SUPPLIED ENTRIES:
--------------------------------
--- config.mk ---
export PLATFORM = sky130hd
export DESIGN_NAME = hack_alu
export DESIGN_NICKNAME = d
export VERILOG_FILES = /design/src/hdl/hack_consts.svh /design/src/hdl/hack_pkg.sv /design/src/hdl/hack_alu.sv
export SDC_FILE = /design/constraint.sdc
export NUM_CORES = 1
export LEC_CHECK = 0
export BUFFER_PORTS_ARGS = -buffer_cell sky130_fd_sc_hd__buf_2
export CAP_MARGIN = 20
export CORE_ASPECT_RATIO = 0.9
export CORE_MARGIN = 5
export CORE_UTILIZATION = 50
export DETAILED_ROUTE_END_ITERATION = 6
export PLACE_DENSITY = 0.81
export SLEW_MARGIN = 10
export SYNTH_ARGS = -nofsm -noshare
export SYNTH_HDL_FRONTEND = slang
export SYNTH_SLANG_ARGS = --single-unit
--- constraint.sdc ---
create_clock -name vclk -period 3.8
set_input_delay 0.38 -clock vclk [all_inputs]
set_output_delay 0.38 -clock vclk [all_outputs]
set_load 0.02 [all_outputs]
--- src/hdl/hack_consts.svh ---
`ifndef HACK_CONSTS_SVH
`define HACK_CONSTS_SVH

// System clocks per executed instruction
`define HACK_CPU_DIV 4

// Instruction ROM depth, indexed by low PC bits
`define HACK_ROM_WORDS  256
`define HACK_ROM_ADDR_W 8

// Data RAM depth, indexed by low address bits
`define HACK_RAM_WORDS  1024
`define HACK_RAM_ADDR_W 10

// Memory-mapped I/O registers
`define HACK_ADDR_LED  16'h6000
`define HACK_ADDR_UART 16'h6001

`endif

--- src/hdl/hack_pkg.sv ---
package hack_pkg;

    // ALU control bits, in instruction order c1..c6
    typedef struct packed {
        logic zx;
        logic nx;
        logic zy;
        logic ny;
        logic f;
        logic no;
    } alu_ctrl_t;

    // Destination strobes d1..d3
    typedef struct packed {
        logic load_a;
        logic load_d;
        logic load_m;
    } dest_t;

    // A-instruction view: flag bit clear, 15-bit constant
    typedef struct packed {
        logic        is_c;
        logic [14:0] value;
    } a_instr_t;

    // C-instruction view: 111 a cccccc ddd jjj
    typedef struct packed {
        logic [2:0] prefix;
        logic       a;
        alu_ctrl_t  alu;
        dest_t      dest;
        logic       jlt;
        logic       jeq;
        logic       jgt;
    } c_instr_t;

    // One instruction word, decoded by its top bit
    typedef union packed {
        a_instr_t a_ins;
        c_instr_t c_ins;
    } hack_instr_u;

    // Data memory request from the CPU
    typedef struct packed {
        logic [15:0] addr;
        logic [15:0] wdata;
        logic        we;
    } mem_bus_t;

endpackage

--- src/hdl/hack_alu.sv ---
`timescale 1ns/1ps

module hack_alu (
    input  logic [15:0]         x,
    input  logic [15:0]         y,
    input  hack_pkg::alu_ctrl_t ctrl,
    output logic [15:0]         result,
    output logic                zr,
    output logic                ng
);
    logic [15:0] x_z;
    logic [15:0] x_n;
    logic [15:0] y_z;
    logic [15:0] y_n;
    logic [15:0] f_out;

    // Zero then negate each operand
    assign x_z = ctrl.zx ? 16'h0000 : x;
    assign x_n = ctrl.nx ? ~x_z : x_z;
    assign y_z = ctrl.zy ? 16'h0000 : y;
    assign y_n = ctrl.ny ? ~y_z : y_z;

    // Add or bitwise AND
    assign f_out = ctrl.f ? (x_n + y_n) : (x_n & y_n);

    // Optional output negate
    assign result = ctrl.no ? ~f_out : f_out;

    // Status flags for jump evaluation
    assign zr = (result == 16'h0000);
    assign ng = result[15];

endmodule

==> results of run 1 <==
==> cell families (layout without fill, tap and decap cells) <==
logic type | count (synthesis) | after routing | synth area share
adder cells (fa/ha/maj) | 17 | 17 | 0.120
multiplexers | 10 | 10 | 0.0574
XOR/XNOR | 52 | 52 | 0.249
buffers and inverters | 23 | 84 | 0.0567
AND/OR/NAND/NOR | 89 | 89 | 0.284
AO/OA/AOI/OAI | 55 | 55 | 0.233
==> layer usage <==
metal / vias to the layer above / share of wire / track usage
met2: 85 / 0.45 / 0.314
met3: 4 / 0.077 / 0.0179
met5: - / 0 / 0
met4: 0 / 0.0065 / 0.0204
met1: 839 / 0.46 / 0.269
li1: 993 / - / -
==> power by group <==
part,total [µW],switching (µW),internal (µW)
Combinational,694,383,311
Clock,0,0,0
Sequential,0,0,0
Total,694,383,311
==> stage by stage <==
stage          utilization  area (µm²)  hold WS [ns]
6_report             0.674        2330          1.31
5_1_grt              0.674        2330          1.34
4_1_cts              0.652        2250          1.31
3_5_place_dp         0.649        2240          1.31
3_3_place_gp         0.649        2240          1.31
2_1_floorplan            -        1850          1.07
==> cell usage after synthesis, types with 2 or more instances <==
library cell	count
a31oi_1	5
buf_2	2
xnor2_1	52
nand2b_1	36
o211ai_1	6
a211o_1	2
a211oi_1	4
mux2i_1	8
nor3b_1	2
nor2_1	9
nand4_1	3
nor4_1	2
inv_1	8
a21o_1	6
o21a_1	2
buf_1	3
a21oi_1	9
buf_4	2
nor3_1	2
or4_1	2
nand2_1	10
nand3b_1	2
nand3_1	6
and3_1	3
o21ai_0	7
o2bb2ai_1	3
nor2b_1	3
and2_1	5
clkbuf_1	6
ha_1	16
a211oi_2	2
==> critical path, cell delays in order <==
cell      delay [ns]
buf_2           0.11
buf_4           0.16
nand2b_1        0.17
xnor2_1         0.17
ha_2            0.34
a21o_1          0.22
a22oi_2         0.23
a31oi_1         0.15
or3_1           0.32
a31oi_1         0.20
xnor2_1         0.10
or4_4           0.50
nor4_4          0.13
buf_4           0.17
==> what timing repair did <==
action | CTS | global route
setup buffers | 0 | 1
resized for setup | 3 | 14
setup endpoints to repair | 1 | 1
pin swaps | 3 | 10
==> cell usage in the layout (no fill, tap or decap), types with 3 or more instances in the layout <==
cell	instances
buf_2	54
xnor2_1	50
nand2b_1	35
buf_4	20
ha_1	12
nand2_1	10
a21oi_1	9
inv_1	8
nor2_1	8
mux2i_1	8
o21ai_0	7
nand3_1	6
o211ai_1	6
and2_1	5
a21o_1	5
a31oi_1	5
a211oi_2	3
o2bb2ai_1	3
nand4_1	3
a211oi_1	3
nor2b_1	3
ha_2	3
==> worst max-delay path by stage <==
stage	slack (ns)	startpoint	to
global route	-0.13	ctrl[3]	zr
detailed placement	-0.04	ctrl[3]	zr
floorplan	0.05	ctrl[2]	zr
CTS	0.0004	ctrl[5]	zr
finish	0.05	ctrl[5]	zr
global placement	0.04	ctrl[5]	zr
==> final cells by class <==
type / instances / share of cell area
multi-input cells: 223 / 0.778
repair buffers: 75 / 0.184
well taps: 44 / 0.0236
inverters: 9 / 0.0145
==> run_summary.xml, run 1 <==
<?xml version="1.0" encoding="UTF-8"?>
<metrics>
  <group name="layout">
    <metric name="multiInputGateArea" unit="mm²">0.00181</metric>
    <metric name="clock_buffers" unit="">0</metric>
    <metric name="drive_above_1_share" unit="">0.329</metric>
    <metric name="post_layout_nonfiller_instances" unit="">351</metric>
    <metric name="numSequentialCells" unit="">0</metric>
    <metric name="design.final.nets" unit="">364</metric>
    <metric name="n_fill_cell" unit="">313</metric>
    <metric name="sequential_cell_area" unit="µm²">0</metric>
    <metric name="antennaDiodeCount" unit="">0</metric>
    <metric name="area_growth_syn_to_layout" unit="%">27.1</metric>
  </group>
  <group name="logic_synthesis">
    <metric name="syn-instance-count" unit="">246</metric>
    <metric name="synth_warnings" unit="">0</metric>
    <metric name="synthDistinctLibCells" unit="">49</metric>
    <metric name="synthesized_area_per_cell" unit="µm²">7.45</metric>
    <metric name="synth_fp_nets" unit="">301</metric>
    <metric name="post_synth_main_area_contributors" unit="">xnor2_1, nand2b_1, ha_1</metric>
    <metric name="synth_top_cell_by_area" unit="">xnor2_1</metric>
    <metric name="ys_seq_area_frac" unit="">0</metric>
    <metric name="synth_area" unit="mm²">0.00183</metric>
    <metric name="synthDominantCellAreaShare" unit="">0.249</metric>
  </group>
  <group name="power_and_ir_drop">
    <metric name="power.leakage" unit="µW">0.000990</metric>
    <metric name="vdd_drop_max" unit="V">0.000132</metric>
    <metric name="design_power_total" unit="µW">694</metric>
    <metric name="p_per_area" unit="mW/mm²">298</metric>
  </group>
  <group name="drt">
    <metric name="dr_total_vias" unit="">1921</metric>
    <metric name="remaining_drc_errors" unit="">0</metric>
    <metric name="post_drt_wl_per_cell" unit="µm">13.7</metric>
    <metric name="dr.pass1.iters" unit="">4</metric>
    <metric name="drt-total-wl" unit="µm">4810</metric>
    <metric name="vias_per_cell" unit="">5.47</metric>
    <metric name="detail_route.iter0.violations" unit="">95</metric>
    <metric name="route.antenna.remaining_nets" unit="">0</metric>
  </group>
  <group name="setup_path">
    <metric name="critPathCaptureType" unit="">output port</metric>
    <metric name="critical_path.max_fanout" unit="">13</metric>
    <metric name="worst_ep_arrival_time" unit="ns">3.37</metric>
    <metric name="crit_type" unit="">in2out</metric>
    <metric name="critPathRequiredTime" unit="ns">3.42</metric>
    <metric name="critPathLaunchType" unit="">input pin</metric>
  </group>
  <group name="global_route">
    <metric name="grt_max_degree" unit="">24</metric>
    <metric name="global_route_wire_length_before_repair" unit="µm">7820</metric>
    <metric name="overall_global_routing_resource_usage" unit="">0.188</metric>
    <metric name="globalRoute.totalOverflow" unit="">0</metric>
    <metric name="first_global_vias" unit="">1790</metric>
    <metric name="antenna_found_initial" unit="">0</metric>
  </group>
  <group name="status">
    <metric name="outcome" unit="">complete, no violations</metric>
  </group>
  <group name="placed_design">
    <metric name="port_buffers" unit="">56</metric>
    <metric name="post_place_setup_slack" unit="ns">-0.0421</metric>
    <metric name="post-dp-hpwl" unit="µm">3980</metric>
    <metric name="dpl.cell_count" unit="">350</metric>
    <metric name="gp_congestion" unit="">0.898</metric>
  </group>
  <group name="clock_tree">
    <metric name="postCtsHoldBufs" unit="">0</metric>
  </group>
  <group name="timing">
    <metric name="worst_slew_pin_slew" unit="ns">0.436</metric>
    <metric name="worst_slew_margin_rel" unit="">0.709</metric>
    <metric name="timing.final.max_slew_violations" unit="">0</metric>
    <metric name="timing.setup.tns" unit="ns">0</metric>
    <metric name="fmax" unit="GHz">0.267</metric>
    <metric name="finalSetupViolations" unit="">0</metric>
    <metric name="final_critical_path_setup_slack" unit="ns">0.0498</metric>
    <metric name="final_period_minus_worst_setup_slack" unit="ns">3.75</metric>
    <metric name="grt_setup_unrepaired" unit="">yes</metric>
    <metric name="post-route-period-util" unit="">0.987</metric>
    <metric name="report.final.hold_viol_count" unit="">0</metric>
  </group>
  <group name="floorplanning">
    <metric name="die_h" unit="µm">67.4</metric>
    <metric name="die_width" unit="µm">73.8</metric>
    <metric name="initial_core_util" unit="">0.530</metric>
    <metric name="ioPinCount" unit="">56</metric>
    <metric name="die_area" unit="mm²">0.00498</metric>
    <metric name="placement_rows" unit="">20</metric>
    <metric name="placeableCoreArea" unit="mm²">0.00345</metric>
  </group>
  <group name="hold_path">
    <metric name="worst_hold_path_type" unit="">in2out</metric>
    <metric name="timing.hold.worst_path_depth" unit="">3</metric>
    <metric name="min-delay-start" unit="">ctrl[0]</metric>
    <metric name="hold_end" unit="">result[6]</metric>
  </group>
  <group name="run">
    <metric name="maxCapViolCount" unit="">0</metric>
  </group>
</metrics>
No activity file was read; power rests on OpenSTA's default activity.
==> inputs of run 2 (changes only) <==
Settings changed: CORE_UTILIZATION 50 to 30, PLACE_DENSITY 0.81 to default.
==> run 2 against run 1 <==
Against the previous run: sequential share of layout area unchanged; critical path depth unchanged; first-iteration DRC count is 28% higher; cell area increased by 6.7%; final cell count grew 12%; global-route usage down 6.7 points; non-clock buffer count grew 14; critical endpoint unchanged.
--------------------------------
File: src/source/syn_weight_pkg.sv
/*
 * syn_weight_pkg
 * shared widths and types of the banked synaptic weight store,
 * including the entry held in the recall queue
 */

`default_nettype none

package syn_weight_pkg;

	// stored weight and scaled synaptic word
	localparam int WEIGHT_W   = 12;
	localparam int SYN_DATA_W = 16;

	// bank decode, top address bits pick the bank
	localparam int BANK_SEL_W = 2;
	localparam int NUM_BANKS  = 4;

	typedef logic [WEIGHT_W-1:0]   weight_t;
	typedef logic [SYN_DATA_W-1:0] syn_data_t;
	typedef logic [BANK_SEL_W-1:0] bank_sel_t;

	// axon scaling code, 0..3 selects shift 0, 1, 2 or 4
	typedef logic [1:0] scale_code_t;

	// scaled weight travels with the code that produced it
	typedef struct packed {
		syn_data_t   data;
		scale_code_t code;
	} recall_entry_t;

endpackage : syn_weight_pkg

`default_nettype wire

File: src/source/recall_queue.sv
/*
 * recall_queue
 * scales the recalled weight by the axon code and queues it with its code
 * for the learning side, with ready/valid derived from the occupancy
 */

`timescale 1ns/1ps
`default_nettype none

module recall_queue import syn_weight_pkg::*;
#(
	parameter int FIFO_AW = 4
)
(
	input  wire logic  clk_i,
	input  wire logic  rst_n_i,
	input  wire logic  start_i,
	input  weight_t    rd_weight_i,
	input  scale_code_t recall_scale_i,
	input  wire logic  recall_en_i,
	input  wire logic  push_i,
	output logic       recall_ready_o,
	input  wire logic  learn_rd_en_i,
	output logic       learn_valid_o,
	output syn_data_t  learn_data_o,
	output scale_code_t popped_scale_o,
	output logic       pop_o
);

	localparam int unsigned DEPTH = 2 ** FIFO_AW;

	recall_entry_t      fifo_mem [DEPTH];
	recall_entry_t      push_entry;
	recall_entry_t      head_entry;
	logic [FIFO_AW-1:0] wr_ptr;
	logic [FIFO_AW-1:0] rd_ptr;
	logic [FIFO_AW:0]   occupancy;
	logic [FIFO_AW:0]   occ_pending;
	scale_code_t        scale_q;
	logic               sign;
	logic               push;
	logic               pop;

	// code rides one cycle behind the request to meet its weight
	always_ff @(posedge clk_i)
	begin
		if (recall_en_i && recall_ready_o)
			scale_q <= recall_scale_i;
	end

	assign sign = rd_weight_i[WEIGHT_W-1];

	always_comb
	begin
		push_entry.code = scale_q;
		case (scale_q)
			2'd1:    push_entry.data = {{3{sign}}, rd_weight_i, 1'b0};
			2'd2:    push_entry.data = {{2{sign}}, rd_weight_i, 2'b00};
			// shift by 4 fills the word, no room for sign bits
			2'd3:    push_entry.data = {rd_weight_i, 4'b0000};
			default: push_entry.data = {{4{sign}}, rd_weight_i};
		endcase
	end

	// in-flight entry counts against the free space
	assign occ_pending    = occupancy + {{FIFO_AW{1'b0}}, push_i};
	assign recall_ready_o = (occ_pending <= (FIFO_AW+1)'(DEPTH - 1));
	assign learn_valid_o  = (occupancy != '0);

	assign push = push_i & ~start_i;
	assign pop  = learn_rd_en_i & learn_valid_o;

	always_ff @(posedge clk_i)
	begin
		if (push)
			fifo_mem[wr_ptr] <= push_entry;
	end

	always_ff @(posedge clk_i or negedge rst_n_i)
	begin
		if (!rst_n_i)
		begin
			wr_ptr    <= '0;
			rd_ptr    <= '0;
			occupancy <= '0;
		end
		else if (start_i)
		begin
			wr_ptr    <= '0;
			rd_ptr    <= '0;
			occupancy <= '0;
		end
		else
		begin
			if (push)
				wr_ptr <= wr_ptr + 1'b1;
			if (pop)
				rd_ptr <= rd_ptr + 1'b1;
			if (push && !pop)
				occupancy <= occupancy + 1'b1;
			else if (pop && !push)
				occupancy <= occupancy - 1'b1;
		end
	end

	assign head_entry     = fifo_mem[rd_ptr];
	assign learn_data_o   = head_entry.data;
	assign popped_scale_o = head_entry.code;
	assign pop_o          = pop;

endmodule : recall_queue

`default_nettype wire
--------------------------------
AIM OF THE EXERCISE:
Count up the lines in the entries above where the word "scaled" appears, and give the figure with nothing added.

ANSWER SECTION:
2